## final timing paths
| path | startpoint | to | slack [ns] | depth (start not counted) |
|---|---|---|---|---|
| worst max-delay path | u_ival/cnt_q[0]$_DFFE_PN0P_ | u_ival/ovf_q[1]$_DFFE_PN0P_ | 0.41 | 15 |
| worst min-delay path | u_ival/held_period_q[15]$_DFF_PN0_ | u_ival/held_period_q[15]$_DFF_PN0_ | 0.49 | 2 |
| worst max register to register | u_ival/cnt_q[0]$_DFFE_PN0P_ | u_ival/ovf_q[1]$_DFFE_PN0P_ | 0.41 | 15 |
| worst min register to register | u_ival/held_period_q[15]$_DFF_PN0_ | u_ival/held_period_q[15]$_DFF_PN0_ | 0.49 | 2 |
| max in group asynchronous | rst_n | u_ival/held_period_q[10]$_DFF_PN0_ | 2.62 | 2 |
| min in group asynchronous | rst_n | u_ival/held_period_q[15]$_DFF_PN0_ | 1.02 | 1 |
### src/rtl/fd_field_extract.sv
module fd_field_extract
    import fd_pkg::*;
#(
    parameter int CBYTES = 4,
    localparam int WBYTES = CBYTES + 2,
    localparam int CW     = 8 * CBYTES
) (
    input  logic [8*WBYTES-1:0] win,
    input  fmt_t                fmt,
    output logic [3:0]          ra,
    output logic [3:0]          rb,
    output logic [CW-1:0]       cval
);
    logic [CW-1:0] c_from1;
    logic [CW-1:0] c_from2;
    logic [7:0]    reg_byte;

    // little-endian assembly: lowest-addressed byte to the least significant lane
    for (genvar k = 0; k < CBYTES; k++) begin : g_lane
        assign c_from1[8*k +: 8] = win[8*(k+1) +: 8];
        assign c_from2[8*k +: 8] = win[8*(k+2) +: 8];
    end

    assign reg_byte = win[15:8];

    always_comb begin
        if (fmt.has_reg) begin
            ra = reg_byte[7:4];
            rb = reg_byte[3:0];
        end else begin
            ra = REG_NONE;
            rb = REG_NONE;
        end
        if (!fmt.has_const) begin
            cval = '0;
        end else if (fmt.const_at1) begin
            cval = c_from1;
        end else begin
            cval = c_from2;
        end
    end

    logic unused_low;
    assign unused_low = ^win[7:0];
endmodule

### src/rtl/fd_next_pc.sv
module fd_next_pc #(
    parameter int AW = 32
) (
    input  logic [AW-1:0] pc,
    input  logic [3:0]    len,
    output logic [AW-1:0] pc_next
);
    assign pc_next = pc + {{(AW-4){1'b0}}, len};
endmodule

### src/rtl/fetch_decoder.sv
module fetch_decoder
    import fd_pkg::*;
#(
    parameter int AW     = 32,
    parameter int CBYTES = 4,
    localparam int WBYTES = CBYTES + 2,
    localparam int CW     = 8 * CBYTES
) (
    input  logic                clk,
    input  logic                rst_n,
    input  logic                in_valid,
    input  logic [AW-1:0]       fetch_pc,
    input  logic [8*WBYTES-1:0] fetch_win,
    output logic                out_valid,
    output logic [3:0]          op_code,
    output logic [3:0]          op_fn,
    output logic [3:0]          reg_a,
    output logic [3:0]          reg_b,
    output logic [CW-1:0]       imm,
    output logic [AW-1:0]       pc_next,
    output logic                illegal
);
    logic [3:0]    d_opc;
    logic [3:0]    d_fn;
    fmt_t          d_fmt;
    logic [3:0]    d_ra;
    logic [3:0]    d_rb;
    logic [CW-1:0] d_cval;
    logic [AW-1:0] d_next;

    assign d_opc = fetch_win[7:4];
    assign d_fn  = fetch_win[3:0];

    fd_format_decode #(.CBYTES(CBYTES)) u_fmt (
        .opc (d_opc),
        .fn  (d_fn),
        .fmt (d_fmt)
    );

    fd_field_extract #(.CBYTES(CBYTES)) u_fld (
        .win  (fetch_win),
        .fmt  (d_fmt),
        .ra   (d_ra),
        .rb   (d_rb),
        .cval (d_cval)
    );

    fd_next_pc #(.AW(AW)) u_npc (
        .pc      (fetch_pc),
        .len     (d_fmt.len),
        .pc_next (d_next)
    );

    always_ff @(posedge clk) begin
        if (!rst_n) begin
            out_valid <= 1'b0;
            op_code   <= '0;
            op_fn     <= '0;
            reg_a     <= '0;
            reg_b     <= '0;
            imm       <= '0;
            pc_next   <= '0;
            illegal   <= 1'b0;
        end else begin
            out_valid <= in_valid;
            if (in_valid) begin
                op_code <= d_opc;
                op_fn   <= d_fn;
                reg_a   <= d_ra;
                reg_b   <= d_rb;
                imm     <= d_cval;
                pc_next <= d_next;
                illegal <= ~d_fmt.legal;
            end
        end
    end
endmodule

> [PROBLEM DESCRIPTION] Check every line above for the string "register", and copy the ones that have it.

> [RESULT FOR THIS EXERCISE]
| worst max register to register | u_ival/cnt_q[0]$_DFFE_PN0P_ | u_ival/ovf_q[1]$_DFFE_PN0P_ | 0.41 | 15 |
| worst min register to register | u_ival/held_period_q[15]$_DFF_PN0_ | u_ival/held_period_q[15]$_DFF_PN0_ | 0.49 | 2 |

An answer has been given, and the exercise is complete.